▸ **PROMPT**
From the top of the records below down to the line containing "global route,pulse_cnt_r[7],-160,13", reproduce every line exactly.

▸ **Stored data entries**

#####

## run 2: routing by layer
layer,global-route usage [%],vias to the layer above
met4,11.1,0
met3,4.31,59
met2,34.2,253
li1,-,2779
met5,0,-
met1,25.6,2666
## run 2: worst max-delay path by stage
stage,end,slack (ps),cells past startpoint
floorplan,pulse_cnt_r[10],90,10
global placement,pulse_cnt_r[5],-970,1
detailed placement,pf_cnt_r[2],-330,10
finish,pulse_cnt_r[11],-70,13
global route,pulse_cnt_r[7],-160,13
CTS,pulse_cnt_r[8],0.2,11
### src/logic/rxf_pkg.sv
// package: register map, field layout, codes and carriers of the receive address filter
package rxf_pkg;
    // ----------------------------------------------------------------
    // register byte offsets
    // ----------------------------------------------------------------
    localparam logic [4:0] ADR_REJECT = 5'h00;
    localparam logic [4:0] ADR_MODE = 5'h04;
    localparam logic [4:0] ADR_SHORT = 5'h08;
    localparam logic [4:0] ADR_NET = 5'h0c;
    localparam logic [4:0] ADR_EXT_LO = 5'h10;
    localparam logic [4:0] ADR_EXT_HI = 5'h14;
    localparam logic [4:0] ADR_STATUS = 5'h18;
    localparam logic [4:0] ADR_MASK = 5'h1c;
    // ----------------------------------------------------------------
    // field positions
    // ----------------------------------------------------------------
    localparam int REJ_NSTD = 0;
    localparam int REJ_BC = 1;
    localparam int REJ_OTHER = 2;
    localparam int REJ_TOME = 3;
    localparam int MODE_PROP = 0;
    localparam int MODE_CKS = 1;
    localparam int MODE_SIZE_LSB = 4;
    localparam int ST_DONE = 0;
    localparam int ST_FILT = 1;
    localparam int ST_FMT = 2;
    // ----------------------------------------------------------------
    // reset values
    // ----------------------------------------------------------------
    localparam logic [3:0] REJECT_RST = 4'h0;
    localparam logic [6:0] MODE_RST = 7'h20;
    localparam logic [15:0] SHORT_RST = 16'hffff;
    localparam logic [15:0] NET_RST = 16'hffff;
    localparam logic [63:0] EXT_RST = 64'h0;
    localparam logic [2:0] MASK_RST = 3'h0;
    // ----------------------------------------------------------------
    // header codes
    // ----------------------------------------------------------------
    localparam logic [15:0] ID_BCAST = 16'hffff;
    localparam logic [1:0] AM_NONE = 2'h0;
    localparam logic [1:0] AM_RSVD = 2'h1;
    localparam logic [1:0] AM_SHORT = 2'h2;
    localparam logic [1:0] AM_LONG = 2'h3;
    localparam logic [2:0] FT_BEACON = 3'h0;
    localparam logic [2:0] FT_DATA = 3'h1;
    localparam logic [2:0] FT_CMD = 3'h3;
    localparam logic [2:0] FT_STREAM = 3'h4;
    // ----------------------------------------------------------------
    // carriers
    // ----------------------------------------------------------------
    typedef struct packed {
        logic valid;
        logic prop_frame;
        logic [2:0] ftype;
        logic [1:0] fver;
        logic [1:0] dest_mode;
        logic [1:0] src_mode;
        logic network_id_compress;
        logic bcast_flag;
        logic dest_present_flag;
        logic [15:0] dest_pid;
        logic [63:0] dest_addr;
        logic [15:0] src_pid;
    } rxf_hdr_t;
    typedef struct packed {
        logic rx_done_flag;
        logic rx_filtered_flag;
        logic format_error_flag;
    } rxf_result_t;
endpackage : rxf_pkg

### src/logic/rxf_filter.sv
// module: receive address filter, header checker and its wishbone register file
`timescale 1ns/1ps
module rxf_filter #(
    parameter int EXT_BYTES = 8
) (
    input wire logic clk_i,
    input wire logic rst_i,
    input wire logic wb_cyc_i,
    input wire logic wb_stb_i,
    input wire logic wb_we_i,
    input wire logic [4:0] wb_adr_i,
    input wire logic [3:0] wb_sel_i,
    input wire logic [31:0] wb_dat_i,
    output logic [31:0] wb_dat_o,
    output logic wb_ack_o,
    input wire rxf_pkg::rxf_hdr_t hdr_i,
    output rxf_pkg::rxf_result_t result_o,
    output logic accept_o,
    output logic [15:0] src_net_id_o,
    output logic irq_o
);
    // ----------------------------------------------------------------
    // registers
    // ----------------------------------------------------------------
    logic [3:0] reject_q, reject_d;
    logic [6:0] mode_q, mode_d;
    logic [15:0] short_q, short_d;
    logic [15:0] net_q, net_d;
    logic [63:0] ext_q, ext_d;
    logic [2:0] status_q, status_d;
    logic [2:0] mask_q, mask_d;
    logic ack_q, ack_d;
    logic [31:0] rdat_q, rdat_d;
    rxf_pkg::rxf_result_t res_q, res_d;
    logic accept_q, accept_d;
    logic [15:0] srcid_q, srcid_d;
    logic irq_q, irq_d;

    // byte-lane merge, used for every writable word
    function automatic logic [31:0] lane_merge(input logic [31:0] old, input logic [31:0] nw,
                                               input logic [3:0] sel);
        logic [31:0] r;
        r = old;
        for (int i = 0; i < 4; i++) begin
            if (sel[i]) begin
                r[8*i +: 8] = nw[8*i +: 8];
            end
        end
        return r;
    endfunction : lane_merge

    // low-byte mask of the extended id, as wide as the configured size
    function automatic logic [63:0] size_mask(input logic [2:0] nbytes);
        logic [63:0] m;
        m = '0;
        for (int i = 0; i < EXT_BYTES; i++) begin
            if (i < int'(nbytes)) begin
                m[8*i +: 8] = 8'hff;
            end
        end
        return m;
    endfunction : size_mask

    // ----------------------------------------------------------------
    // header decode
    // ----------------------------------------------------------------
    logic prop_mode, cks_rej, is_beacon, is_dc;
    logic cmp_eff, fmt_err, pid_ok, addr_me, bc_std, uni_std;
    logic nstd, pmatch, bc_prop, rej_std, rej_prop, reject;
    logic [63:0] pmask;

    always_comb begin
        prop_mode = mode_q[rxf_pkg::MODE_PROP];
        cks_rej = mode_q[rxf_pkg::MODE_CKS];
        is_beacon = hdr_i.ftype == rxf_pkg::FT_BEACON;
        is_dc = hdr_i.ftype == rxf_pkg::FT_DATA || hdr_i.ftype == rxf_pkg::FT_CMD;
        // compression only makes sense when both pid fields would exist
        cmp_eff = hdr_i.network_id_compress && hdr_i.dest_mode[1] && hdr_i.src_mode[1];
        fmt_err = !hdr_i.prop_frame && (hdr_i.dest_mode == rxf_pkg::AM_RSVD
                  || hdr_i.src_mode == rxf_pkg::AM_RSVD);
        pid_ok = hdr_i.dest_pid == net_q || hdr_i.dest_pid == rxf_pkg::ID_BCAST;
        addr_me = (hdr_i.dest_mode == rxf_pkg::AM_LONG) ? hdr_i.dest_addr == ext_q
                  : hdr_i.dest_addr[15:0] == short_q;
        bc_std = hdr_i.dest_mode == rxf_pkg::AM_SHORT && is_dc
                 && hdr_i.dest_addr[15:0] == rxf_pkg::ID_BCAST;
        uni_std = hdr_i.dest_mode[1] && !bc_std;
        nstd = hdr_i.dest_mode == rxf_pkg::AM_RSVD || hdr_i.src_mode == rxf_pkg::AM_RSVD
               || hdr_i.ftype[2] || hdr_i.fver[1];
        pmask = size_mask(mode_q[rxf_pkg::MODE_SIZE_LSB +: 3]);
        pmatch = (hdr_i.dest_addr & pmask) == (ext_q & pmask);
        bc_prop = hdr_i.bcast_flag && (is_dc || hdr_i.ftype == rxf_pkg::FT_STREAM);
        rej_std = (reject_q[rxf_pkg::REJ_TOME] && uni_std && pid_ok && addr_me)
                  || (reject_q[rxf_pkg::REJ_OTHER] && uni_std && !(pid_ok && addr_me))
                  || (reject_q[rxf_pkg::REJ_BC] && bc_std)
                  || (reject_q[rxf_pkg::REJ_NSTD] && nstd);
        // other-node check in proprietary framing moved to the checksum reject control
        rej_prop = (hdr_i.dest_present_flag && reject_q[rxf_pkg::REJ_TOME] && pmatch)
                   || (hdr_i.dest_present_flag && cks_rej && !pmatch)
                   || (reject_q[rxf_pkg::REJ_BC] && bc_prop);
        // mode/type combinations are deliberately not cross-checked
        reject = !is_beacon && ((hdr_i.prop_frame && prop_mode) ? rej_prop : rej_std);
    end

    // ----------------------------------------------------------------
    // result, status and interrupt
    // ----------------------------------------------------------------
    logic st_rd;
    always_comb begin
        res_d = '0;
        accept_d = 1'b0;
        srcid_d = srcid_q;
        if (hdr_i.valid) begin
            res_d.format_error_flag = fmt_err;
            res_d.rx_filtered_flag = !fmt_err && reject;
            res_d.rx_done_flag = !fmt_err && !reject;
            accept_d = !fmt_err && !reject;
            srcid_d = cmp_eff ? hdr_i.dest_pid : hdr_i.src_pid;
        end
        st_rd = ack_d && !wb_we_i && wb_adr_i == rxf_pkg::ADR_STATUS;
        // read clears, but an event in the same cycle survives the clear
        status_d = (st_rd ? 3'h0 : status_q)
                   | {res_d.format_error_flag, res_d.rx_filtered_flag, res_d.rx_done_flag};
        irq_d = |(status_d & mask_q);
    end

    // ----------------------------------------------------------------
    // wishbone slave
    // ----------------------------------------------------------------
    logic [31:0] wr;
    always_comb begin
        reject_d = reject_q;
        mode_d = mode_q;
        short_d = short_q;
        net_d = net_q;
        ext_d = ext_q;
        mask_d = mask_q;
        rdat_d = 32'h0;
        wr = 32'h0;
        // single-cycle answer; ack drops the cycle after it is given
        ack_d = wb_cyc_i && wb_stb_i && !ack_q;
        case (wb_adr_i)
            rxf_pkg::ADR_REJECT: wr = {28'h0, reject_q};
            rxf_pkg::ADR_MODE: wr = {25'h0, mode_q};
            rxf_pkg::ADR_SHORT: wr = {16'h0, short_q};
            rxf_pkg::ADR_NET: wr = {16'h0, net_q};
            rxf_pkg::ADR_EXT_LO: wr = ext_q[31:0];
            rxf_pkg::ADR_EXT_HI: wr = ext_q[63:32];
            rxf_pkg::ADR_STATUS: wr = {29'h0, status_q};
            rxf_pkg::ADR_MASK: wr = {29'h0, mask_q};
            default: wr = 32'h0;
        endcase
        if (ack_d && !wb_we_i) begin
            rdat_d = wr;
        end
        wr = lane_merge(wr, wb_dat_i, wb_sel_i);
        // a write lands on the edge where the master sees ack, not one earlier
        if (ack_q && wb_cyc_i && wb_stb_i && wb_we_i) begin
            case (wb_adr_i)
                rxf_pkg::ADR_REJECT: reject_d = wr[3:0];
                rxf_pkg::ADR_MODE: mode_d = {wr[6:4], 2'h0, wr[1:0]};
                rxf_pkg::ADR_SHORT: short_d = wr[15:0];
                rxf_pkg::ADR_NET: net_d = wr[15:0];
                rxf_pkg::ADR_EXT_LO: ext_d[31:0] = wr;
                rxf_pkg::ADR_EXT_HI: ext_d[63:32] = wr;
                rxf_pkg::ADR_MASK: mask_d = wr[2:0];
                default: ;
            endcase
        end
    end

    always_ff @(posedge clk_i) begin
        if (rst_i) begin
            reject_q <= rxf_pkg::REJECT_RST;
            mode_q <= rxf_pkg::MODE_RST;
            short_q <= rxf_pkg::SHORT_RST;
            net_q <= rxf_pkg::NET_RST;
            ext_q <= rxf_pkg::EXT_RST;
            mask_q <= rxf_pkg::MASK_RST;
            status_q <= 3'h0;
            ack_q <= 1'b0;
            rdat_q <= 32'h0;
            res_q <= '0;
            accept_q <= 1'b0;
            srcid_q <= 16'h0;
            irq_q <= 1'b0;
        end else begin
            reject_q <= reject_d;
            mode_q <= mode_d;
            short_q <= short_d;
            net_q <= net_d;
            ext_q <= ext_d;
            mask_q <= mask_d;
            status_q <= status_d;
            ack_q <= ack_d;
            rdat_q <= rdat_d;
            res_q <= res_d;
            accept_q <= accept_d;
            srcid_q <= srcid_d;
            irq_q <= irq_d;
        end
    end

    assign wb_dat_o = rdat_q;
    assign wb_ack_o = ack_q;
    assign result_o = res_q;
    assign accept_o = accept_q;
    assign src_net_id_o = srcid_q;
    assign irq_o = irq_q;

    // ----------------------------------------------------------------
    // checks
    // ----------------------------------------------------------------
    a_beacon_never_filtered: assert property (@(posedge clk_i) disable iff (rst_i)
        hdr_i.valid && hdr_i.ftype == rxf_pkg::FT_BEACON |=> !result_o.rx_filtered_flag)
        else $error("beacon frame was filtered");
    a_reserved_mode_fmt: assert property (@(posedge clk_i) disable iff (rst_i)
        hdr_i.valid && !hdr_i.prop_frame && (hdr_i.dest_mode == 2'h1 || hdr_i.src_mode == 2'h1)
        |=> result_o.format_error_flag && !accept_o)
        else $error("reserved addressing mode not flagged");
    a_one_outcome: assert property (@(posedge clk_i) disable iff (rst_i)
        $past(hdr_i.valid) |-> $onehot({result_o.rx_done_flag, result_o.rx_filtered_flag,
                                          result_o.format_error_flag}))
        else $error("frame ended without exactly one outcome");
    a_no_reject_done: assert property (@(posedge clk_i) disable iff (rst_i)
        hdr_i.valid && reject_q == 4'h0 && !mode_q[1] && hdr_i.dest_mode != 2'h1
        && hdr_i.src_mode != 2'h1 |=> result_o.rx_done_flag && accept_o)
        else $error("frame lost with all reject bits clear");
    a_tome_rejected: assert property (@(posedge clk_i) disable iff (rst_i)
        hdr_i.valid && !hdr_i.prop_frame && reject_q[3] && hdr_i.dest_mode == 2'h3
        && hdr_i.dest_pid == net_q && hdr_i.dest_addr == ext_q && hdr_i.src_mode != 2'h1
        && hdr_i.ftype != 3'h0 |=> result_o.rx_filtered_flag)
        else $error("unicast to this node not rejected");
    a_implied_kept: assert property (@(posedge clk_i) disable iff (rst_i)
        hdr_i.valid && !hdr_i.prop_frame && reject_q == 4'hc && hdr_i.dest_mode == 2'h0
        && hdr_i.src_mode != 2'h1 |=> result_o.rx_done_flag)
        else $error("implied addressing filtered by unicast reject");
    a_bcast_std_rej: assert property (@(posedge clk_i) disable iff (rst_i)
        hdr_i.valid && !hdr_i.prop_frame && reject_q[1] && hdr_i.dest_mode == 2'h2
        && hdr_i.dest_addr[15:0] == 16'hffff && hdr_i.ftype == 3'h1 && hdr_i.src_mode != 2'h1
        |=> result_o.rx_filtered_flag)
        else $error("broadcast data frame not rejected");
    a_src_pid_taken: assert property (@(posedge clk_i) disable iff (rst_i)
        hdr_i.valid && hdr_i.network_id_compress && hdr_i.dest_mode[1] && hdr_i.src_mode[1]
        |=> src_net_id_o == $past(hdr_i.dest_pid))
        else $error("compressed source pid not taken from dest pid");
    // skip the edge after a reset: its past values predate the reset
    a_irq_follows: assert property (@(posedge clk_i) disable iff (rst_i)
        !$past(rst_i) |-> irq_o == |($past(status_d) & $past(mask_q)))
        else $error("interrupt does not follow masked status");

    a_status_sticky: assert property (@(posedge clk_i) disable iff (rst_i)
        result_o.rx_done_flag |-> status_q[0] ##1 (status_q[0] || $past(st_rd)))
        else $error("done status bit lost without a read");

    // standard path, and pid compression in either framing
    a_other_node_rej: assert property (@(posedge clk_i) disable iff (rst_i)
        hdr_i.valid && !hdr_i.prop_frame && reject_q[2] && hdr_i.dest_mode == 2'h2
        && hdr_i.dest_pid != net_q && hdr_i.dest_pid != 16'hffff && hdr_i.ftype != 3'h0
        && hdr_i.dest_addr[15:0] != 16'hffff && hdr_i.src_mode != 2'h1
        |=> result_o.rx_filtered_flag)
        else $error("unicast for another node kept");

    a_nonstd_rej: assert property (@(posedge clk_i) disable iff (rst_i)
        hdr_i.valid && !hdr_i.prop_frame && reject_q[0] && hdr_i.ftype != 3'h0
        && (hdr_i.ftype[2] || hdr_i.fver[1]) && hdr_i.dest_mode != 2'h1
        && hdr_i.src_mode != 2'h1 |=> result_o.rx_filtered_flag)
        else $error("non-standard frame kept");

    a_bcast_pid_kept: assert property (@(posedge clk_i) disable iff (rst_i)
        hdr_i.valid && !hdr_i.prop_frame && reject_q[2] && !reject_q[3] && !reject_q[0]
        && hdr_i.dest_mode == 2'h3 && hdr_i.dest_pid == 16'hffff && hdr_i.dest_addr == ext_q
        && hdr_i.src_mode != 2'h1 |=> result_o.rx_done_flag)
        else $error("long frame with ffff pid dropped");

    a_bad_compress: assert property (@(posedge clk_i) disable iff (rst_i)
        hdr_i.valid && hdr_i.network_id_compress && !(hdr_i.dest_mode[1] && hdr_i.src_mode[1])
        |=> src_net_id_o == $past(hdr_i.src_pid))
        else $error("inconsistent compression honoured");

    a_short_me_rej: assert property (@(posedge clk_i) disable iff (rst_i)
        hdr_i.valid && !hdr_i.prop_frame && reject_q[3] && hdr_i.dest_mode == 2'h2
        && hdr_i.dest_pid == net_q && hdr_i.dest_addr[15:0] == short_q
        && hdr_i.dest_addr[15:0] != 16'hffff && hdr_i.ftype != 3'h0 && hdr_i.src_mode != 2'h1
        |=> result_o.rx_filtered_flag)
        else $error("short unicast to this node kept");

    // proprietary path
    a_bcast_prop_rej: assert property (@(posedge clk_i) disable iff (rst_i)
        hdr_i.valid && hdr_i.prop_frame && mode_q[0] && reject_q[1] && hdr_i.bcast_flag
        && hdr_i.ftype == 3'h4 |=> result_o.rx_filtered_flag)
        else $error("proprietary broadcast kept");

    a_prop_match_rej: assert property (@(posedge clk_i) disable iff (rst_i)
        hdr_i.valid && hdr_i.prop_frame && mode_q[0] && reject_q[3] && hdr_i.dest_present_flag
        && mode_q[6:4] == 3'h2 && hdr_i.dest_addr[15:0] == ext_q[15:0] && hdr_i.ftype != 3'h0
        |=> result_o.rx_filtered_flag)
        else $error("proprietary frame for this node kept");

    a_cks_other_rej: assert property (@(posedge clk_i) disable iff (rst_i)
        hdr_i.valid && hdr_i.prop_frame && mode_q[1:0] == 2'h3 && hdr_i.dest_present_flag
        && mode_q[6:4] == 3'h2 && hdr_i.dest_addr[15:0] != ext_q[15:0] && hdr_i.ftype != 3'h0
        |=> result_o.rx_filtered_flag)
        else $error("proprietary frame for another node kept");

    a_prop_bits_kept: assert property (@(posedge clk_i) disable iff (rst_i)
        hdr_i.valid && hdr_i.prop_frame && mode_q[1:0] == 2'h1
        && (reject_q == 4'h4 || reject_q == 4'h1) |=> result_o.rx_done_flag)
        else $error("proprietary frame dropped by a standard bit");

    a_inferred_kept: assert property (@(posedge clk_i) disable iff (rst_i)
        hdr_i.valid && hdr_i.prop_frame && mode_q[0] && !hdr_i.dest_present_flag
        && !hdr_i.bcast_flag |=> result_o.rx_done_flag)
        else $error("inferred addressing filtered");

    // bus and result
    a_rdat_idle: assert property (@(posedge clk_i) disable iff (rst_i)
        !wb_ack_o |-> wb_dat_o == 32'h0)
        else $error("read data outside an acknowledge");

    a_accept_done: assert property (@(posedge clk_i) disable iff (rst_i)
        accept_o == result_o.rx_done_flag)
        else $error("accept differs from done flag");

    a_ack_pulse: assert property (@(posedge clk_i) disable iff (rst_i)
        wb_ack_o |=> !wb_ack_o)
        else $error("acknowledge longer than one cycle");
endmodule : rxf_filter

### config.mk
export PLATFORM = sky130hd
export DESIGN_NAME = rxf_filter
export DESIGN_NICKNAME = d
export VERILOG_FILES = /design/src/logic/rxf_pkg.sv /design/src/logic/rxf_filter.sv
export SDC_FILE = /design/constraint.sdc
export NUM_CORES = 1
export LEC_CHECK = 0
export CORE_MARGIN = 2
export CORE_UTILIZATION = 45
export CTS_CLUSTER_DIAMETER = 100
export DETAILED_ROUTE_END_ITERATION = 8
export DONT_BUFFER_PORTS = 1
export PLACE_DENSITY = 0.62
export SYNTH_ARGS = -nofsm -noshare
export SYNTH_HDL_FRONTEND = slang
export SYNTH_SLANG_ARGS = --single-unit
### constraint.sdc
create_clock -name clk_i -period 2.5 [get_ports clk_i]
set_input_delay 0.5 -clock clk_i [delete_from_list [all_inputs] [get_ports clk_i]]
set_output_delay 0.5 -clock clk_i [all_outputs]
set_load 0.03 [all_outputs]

#####

▸ **PROBLEM SOLUTION**
## run 2: routing by layer
layer,global-route usage [%],vias to the layer above
met4,11.1,0
met3,4.31,59
met2,34.2,253
li1,-,2779
met5,0,-
met1,25.6,2666
## run 2: worst max-delay path by stage
stage,end,slack (ps),cells past startpoint
floorplan,pulse_cnt_r[10],90,10
global placement,pulse_cnt_r[5],-970,1
detailed placement,pf_cnt_r[2],-330,10
finish,pulse_cnt_r[11],-70,13
global route,pulse_cnt_r[7],-160,13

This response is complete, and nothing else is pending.